----- Record set

==> src/rtl/zmod_rx_lane_align.sv <==
// Receive-side word aligner and link monitor for the zmod LVDS loopback link.
// Optional lane timeout (lane_fail, slip counting) is built with ZMOD_ALIGN_TIMEOUT_EN.
module zmod_rx_lane_align #(
    parameter int               NLANE       = 4,
    parameter int               WIDTH       = 8,
    parameter logic [WIDTH-1:0] TRAIN_WORD  = 8'hA5,
    parameter int               MATCH_COUNT = 4,
    parameter int               LOSS_COUNT  = 8,
    parameter int               SLIP_WAIT   = 3,
    parameter int               MAX_SLIPS   = 16
) (
    input  logic                   clk,
    input  logic                   reset,
    input  logic                   din_valid,
    input  logic [NLANE*WIDTH-1:0] din,
    input  logic                   err_clear,
    output logic [NLANE-1:0]       bitslip,
    output logic [NLANE-1:0]       lane_locked,
    output logic                   all_locked,
    output logic [NLANE*16-1:0]    err_count
`ifdef ZMOD_ALIGN_TIMEOUT_EN
    ,
    output logic [NLANE-1:0]       lane_fail
`endif
);

    typedef enum logic [1:0] {
        ST_SEARCH = 2'd0,
        ST_SLIP   = 2'd1,
        ST_WAIT   = 2'd2,
        ST_LOCKED = 2'd3
    } state_t;

    localparam logic [7:0] MATCH_LAST = 8'(MATCH_COUNT - 1);
    localparam logic [7:0] LOSS_LAST  = 8'(LOSS_COUNT - 1);
    localparam logic [3:0] WAIT_LOAD  = 4'(SLIP_WAIT);

    for (genvar l = 0; l < NLANE; l++) begin : g_lane
        state_t      state_r, state_s;
        logic [7:0]  match_cnt_r, match_cnt_s;
        logic [7:0]  miss_cnt_r, miss_cnt_s;
        logic [3:0]  wait_cnt_r, wait_cnt_s;
        logic [15:0] err_cnt_r;
        logic        slip_r, locked_r;
        logic        err_inc_s, slip_inc_s, slip_clr_s, match_s;

        assign match_s = (din[l*WIDTH +: WIDTH] == TRAIN_WORD);

        // Next-state and counter updates for one lane
        always_comb begin
            state_s     = state_r;
            match_cnt_s = match_cnt_r;
            miss_cnt_s  = miss_cnt_r;
            wait_cnt_s  = wait_cnt_r;
            err_inc_s   = 1'b0;
            slip_inc_s  = 1'b0;
            slip_clr_s  = 1'b0;
            case (state_r)
                ST_SEARCH: begin
                    if (!din_valid) begin
                        state_s = ST_SEARCH;
                    end else if (match_s) begin
                        if (match_cnt_r == MATCH_LAST) begin
                            state_s     = ST_LOCKED;
                            match_cnt_s = 8'd0;
                            miss_cnt_s  = 8'd0;
                            slip_clr_s  = 1'b1;
                        end else begin
                            match_cnt_s = match_cnt_r + 8'd1;
                        end
                    end else begin
                        match_cnt_s = 8'd0;
                        state_s     = ST_SLIP;
                    end
                end
                ST_SLIP: begin
                    wait_cnt_s = WAIT_LOAD;
                    slip_inc_s = 1'b1;
                    state_s    = ST_WAIT;
                end
                ST_WAIT: begin
                    // din is ignored here; the deserializer output is settling
                    if (wait_cnt_r <= 4'd1) begin
                        wait_cnt_s = 4'd0;
                        state_s    = ST_SEARCH;
                    end else begin
                        wait_cnt_s = wait_cnt_r - 4'd1;
                    end
                end
                ST_LOCKED: begin
                    if (!din_valid) begin
                        state_s = ST_LOCKED;
                    end else if (match_s) begin
                        miss_cnt_s = 8'd0;
                    end else begin
                        err_inc_s = 1'b1;
                        if (miss_cnt_r == LOSS_LAST) begin
                            state_s     = ST_SEARCH;
                            miss_cnt_s  = 8'd0;
                            match_cnt_s = 8'd0;
                            slip_clr_s  = 1'b1;
                        end else begin
                            miss_cnt_s = miss_cnt_r + 8'd1;
                        end
                    end
                end
                default: begin
                    state_s = ST_SEARCH;
                end
            endcase
        end

        // Lane state, counters and registered lane outputs
        always_ff @(posedge clk or posedge reset) begin
            if (reset) begin
                state_r     <= ST_SEARCH;
                match_cnt_r <= 8'd0;
                miss_cnt_r  <= 8'd0;
                wait_cnt_r  <= 4'd0;
                err_cnt_r   <= 16'd0;
                slip_r      <= 1'b0;
                locked_r    <= 1'b0;
            end else begin
                state_r     <= state_s;
                match_cnt_r <= match_cnt_s;
                miss_cnt_r  <= miss_cnt_s;
                wait_cnt_r  <= wait_cnt_s;
                slip_r      <= (state_r == ST_SLIP);
                locked_r    <= (state_r == ST_LOCKED);
                if (err_clear) begin
                    err_cnt_r <= 16'd0;
                end else if (err_inc_s && (err_cnt_r != 16'hFFFF)) begin
                    err_cnt_r <= err_cnt_r + 16'd1;
                end
            end
        end

        assign bitslip[l]           = slip_r;
        assign lane_locked[l]       = locked_r;
        assign err_count[l*16 +: 16] = err_cnt_r;

`ifdef ZMOD_ALIGN_TIMEOUT_EN
        localparam logic [4:0] FAIL_AT = 5'(MAX_SLIPS - 1);
        logic [4:0] slip_cnt_r;
        logic       fail_r;

        // Saturating slip count; lane_fail latches until err_clear or reset
        always_ff @(posedge clk or posedge reset) begin
            if (reset) begin
                slip_cnt_r <= 5'd0;
                fail_r     <= 1'b0;
            end else begin
                if (slip_clr_s) begin
                    slip_cnt_r <= 5'd0;
                end else if (slip_inc_s && (slip_cnt_r != 5'd31)) begin
                    slip_cnt_r <= slip_cnt_r + 5'd1;
                end
                if (err_clear) begin
                    fail_r <= 1'b0;
                end else if (slip_inc_s && (slip_cnt_r >= FAIL_AT)) begin
                    fail_r <= 1'b1;
                end
            end
        end

        assign lane_fail[l] = fail_r;
`else
        logic slip_unused_s;
        assign slip_unused_s = slip_inc_s | slip_clr_s | (MAX_SLIPS == 0);
`endif
    end

    // Registered AND of the per-lane lock flags
    always_ff @(posedge clk or posedge reset) begin
        if (reset) begin
            all_locked <= 1'b0;
        end else begin
            all_locked <= &lane_locked;
        end
    end

endmodule
==> config.mk <==
export PLATFORM = sky130hd
export DESIGN_NAME = zmod_rx_lane_align
export DESIGN_NICKNAME = d
export VERILOG_FILES = /design/src/rtl/zmod_rx_lane_align.sv
export SDC_FILE = /design/constraint.sdc
export NUM_CORES = 1
export LEC_CHECK = 0
export BUFFER_PORTS_ARGS = -buffer_cell sky130_fd_sc_hd__buf_2
export CAP_MARGIN = 20
export CELL_PAD_IN_SITES_DETAIL_PLACEMENT = 0
export CELL_PAD_IN_SITES_GLOBAL_PLACEMENT = 1
export CORE_MARGIN = 5
export CORE_UTILIZATION = 32
export CTS_BUF_LIST = sky130_fd_sc_hd__clkbuf_16
export CTS_CLUSTER_SIZE = 8
export DETAILED_ROUTE_END_ITERATION = 10
export MAX_ROUTING_LAYER = met4
export PLACE_DENSITY = 0.63
export SYNTH_ARGS = -nofsm -noshare
export SYNTH_HDL_FRONTEND = slang
export SYNTH_SLANG_ARGS = --single-unit
==> constraint.sdc <==
create_clock -name clk -period 4.45 [get_ports clk]
set_input_delay 0.445 -clock clk [delete_from_list [all_inputs] [get_ports clk]]
set_output_delay 0.445 -clock clk [all_outputs]
set_load 0.01 [all_outputs]
# Word-level counts from Yosys, hierarchy flattened

Index checks and enable logic that the tools add are counted.

Multiply operators: 0
Add/sub/neg operators: 16
Order comparisons: 4
Equal/unequal tests: 68
Divide/modulo/power cells: 0
Reductions and logical operators: 33
Multiplexer cells: 116
Bitwise operators: 0
Shift-type cells: 0

Operators with widths:

| cell                                                           | number |
|---|---|
| 2-to-1 mux 8 bit                                               | 48 |
| 2-to-1 mux 16 bit                                              | 8 |
| one-hot mux 8 bit (2 select lines)                             | 8 |
| adder 16 x 1 -> 16 bit, second input constant                  | 4 |
| adder 8 x 1 -> 8 bit, second input constant                    | 8 |
| inequality test 16 bit, second input constant                  | 4 |
| 2-to-1 mux 2 bit                                               | 28 |
| inequality test 2 bit, second input constant                   | 28 |
| AND reduction 5 bit                                            | 8 |
| equality test 8 x 2 -> 1 bit, second input constant            | 4 |
| equality test 8 x 3 -> 1 bit, second input constant            | 4 |
| equality test 8 bit, second input constant                     | 4 |
| one-hot mux 2 bit (4 select lines)                             | 4 |
| one-hot mux 4 bit (2 select lines)                             | 4 |
| inequality test 3 bit, second input constant                   | 8 |
| nonzero test 2 bit                                             | 12 |
| AND reduction 4 bit                                            | 5 |
| equality test 2 bit, second input constant                     | 8 |
| less-or-equal comparator 4 x 1 -> 1 bit, second input constant | 4 |
| 2-to-1 mux 4 bit                                               | 4 |
| inequality test 4 bit, second input constant                   | 4 |
| subtractor 4 x 1 -> 4 bit, second input constant               | 4 |
| 2-to-1 mux 1 bit                                               | 12 |
| equality test 2 x 1 -> 1 bit, second input constant            | 4 |
| other kinds (2)                                                | 8 |

Memories: 0
Bits in latches: 0
Register bits: 161
Memory bits (read-only): 0
Word-level logic and storage cells: 266
Bits in writable memories: 0

# Longest topological paths before layout

Gate-level depths: netlist of run 1.

Word-level depth: 7
Mapped depth: 8

# Worst setup path before layout of run 1

No wires, ideal clock.

Path kind: register to register
Start point: reg g_lane[2].match_cnt_r[3]
End point: reg g_lane[2].match_cnt_r[4]
Buffers on the path: 1
Data required time: 4.326 ns
Stages on the path, launching flop included: 7
Setup time: 0.124 ns
Period minus slack after synthesis: 2.072 ns
Arrival time: 1.948 ns
Setup slack: 2.378 ns
Path through: dfrtp_1 > or4_1 > or4_4 > or4b_1 > buf_6 > nor3_1 > a211o_1

Word-level cells in the longest chain between the ends: 5
Elaborated cells between the ends (all ways): 6

Ends and longest elaborated chain:

| what                                                                        | line   | source |
|---|---|---|
| start: declaration                                                          | 40     | `logic [7:0] match_cnt_r, match_cnt_s;` |
| start signal: assignment                                                    | 125    | `match_cnt_r <= match_cnt_s;` |
| adder 8 x 1 -> 8 bit / equality test 8 x 2 -> 1 bit (equally long branches) | 69, 63 |  |
| 2-to-1 mux 8 bit *                                                          | 63     | `if (match_cnt_r == MATCH_LAST) begin` |
| 2-to-1 mux 8 bit *                                                          | 62     | `end else if (match_s) begin` |
| 2-to-1 mux 8 bit *                                                          | 60     | `if (!din_valid) begin` |
| one-hot mux 8 bit (2 select lines) *                                        | 58     | `case (state_r)` |

Mark *: on every way between the ends. The rest lies on a longest branch, timed or not. The select of a mux whose other input is x is not followed.
A chain may end at the register's enable or synchronous reset.

# Final worst setup path of run 1

Start point: reg g_lane[1].state_r[0]
End point: reg g_lane[1].err_cnt_r[15]

Word-level cells in the longest chain between the ends: 4

Ends and longest elaborated chain:

| what                         | line | source |
|---|---|---|
| start: declaration           | 39   | `state_t state_r, state_s;` |
| start signal: assignment     | 124  | `state_r <= state_s;` |
| equality test 2 bit          | 58   |  |
| 2-to-1 mux 1 bit             | 58   |  |
| logical AND 1 bit            | 132  | `end else if (err_inc_s && (err_cnt_r != 16'hFFFF)) begin` |
| nonzero test 2 bit (no line) | --   |  |
| end signal: assignment       | 133  | `err_cnt_r <= err_cnt_r + 16'd1;` |
| end: declaration             | 43   | `logic [15:0] err_cnt_r;` |

Every way passes these cells.

==> results.txt, run 1 <==
global-route wire length before repair = 39000 um
total CTS buffers = 17
P_leak = 0.00490 uW
Antenna Nets Post-Route = 0
final worst path period share = 54.0%
EDFF count, synth = 0
area delta synth->final = 15.7%
Tot GR Track Use = 14.6%
slowest CP cell = or4b_1
WP data arrival = 2750 ps
Max FO, Critical Path = 13
maximum clock frequency = 416 MHz
min-delay worst type = input pin to async pin
final hold vios = 0
clock sink total = 161
skew final = 14.1 ps
dpl hpwl = 16300 um
synthesis warning total = 0
TNS Setup = 0 ps
Detailed Routing Iterations Pass 1 = 4
GPL Wtd Cong = 0.798
Die ar. = 32400 um2
total number of vias = 7610
Seq cells post-synth = 161
Initial Util = 32.3%
Clock Pin Slew Worst Setup and Hold Paths = 70 ps
total power = 4130 uW
max-slew violations = 0
filler instances = 2924
most common flop cell mapped by yosys = dfrtp_1
final WL = 22900 um
TritonCTS clock tree = done
cts hold-fix bufs = 0
Post-synth ARST share = 100%
synth unique cells = 65
critical-path cell list = ha_1 -> and4_1 -> or4b_1 -> or4_1 -> nand2_1
WP data required = 4800 ps
synthesized cell area = 9240 um2
net count after synthesis = 1068
post-synthesis sequential area ratio = 43.6%
H-tree Lvls = 4
startpoint types = flop
Chip Height = 180 um
syn_area_per_cell = 9.38 um2
layout cells sized above 1 = 15.3%
post-synth top area share = 43.6%
Post-route DRC = 0
clock latency at the later pin of the worst-skew pair = 420 ps
largest area contributor in the netlist = dfrtp_1
most common cell after layout, fill and taps aside = dfrtp_1
Layout Nets = 1164
Post-Synthesis Cells = 985
CP endpoint kind = flop
status = finished, final reports clean
P per Cell Area = 386 nW/um2
initial antenna violation count = 0
largest cells by area after synthesis = dfrtp_1, ha_1, o21ai_0, xnor2_1, nand2_1
# resized after CTS = 0
root buf cell = clkbuf_16
Top-Level Pins = 109
Largest stage delay, worst path = 540 ps
kind of critical path = flop to flop
Post-CTS Setup Bufs = 0
max-cap violations = 0
RSZ-0062 raised after global routing = false
Core ar. = 28600 um2
Max VDD drop = 198 uV
crit path time final = 2400 ps
Final Core Density = 37.3%
Clock Path Buffers = 2
1st-iter DRT viols = 473
Avg WL per Cell = 15.5 um
actual slew at the worst max-slew pin = 1020 ps
Slew headroom = 32.0%
count of final setup violators = 0
Avg Vias per Cell = 5.15
ant diodes = 0
most frequent cells in the layout = dfrtp_1, buf_2, nand2_1, nor2_1, o21ai_0
DIE WIDTH = 180 um
FP Rows = 62
vias in the first global route = 7483
largest net degree at the start of global routing = 110
grt ovf = 0
# port buffers = 108
cell families (layout without fill, tap and decap cells):
group / after synthesis / count (layout) / synth area share [%]
mux: 17 / 17 / 2.00
buf+inv: 70 / 179 / 3.28
flops: 161 / 161 / 43.6
simple gates: 423 / 423 / 24.6
fa+ha+maj: 47 / 47 / 6.37
xor+xnor: 48 / 48 / 4.55
compound gates: 219 / 219 / 15.6
critical path, delay by kind of cell, from the launching register on:
kind | cells | cell delay (ps)
AND/OR/NAND/NOR | 4 | 1420
adder cells (fa/ha/maj) | 1 | 510
flip-flops | 1 | 390
cells in the mapped netlist, drive strengths merged (4+ instances only):
cell type and n:
dfrtp 161, o31ai 8, nand2b 13, a21o 20
a2111oi 5, o311ai 5, xor2 9, nor2b 9
xnor2 39, mux2 12, a211oi 10, a31oi 5
a32o 8, nor3b 16, nand2 85, clkbuf 23
and4bb 7, and4 9, and3 33, a211o 4
nor4 15, nor3 35, o22a 4, o211ai 5
nand3 52, ha 47, nor2 81, or4 11
buf 13, nand4 20, nor4b 4, or3 14
o21ai 88, o22ai 5, inv 34, a21oi 31
mux2i 5, or2 5
path summary, 6_finish.rpt:
| path | cells past startpoint | startpoint | endpoint | slack, ps |
|---|---|---|---|---|
| hold / removal | 2 | reset | g_lane[0].wait_cnt_r[3] | 80 |
| min in group clk | 1 | g_lane[1].miss_cnt_r[7] | g_lane[1].miss_cnt_r[7] | 470 |
| hold reg to reg | 1 | g_lane[1].miss_cnt_r[7] | g_lane[1].miss_cnt_r[7] | 470 |
| max in group asynchronous | 3 | reset | g_lane[2].err_cnt_r[13] | 3390 |
| setup reg to reg | 5 | g_lane[1].state_r[0] | g_lane[1].err_cnt_r[15] | 2050 |
| setup / recovery | 5 | g_lane[1].state_r[0] | g_lane[1].err_cnt_r[15] | 2050 |
routing by layer:
layer	global-route usage (%)	share of wire (%)	vias up
met5	-	0	-
met1	19.4	49	3675
met4	3.72	1.5	0
met3	2.61	3.2	17
met2	23.3	47	120
li1	-	-	3798
where the power goes:
group          internal [uW]  total [uW]  switching, uW
Sequential              1610        1750            139
Clock                    814        1420            607
Combinational            377         955            579
state kept, by name, summed over array words and instances (netlist names):
register            cells
g_lane.wait_cnt_r      16
all_locked              1
g_lane.err_cnt_r       64
g_lane.state_r          8
g_lane.locked_r         4
g_lane.slip_r           4
g_lane.miss_cnt_r      32
g_lane.match_cnt_r     32
final cells by class:
cell class / count / area [um2] / share of cell area (%)
repair buffers: 113 / 586 / 5.48
inverters: 34 / 131 / 1.23
clock buffers: 17 / 425 / 3.98
clock inverters: 15 / 130 / 1.22
flip-flops and latches: 161 / 4030 / 37.7
multi-input cells: 754 / 4900 / 45.9
well taps: 384 / 480 / 4.50
metrics by stage:
step,setup WS [ps],instances,hold slack (ps),cell area [um2]
6_report,2050,1478,84.2,10700
5_1_grt,1880,1478,127,10700
4_1_cts,2040,1477,98.7,10700
3_5_place_dp,2020,1445,467,10100
3_3_place_gp,1960,1444,470,10100
2_1_floorplan,1960,985,437,9240
(Power assumes the default switching activity.)
==> run 2, diff against run 1 <==
clock period = 2.1 ns   (was 4.45 ns; I/O delays follow)
==> run 2 against run 1 <==
Design area is 7.4% higher. The flow now finishes with violations (negative setup slack). Register-to-register slack got worse by 2100 ps. Highest routed layer unchanged. Critical path depth increased by 1. Worst setup slack worse by 2100 ps.
==> results.txt, run 2 (synthesized netlist as in run 1, its figures left out) <==
sequential cell area = 4030 um2 (unchanged)
H-tree Lvls = 4 (unchanged)
# port buffers = 108 (unchanged)
max-cap violations = 0 (unchanged)
met3 usage = 3.05% (+0.44 points)
final non-filler cell total = 1560 (+5.5%)
filler instances = 2883 (-1.4%)
clock latency at the later pin of the worst-skew pair = 420 ps (about the same)
min-delay worst type = input pin to flop
Top-Level Pins = 109 (unchanged)
TNS Setup = -162 ps (-162 ps)
most frequent cells in the layout = dfrtp_1, buf_2, nand2_1, buf_4, nor2_1
R2R depth = 6 (+1)
Slew headroom = 53.1% (+21 points)
Layout Nets = 1249 (+7.3%)
Max VDD drop = 466 uV (+140%)
crit path time final = 2160 ps (-245 ps)
Initial Util = 32.3% (unchanged)
Chip Height = 180 um (unchanged)
WHS Path Cells = 4
P per Cell Area = 781 nW/um2 (+100%)
maximum clock frequency = 464 MHz (+11%)
total number of vias = 7894 (+3.7%)
Avg WL per Cell = 15.1 um (-2.6%)
global-route wire length before repair = 39600 um (+1.5%)
post-route cell area = 11500 um2 (+7.4%)
area occupied by multi-input gates = 5020 um2 (+2.4%)
kind of critical path = flop to flop
largest net degree at the start of global routing = 126 (+15%)
Post-route DRC = 0 (unchanged)
clock sink total = 161 (unchanged)
worst setup margin = -57.0 ps (-2100 ps)
CP endpoint kind = flop
Clock Path Buffers = 2 (unchanged)
WP data required = 2460 ps (-2340 ps)
Tot GR Track Use = 14.9% (+0.25 points)
met1 Use GR = 19.2% (-0.26 points)
biggest regs = g_lane.err_cnt_r (64), g_lane.match_cnt_r (32), g_lane.miss_cnt_r (32)
Detailed Routing Iterations Pass 1 = 6 (+2)
WP data arrival = 2520 ps (-230 ps)
vias in the first global route = 7813 (+4.4%)
M2 GR Usage = 24.2% (+0.97 points)
dpl ws = -62.6 ps (-2080 ps)
total power = 8970 uW (+120%)
dpl hpwl = 17200 um (+5.9%)
Clock Pin Slew Worst Setup and Hold Paths = 60 ps (about the same)
Largest Register = g_lane.err_cnt_r
1st-iter DRT viols = 380 (-20%)
layout cells sized above 1 = 23.6% (+8.4 points)
Antenna Nets Post-Route = 0 (unchanged)
Cells after DPL = 1527 (+5.7%)
most common cell after layout, fill and taps aside = dfrtp_1
final hold vios = 0 (unchanged)
FP Rows = 62 (unchanged)
GPL Wtd Cong = 0.792 (-0.74%)
DIE WIDTH = 180 um (unchanged)
max-slew violations = 0 (unchanged)
busiest grt layer = met2
total CTS buffers = 17 (unchanged)
placed inst area = 10800 um2 (+6.2%)
P_leak = 0.00534 uW (+8.9%)
count of final setup violators = 8 (+8)
number of flip-flops in the largest register = 64 (unchanged)
startpoint types = flop
area delta synth->final = 24.3%
final WL = 23600 um (+2.8%)
skew final = 9.16 ps (-4.89 ps)
TritonCTS clock tree = done
Avg Vias per Cell = 5.06 (-1.7%)
initial antenna violation count = 0 (unchanged)
root buf cell = clkbuf_16
ant diodes = 0 (unchanged)
status = complete, but fails checks
Max FO, Critical Path = 4 (-9)
grt ovf = 0 (unchanged)
final worst path period share = 103% (+49 points)
Die ar. = 32400 um2 (unchanged)
actual slew at the worst max-slew pin = 703 ps (-316 ps)
violated checks = negative setup slack
RSZ-0062 raised after global routing = true
Core ar. = 28600 um2 (unchanged)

----------

- **Your assignment**
Starting at the line that contains "Avg Vias per Cell = 5.06 (-1.7%)", retype each remaining line of the records exactly; that line and the last line are both included.

- **Solution to the problem**
Avg Vias per Cell = 5.06 (-1.7%)
initial antenna violation count = 0 (unchanged)
root buf cell = clkbuf_16
ant diodes = 0 (unchanged)
status = complete, but fails checks
Max FO, Critical Path = 4 (-9)
grt ovf = 0 (unchanged)
final worst path period share = 103% (+49 points)
Die ar. = 32400 um2 (unchanged)
actual slew at the worst max-slew pin = 703 ps (-316 ps)
violated checks = negative setup slack
RSZ-0062 raised after global routing = true
Core ar. = 28600 um2 (unchanged)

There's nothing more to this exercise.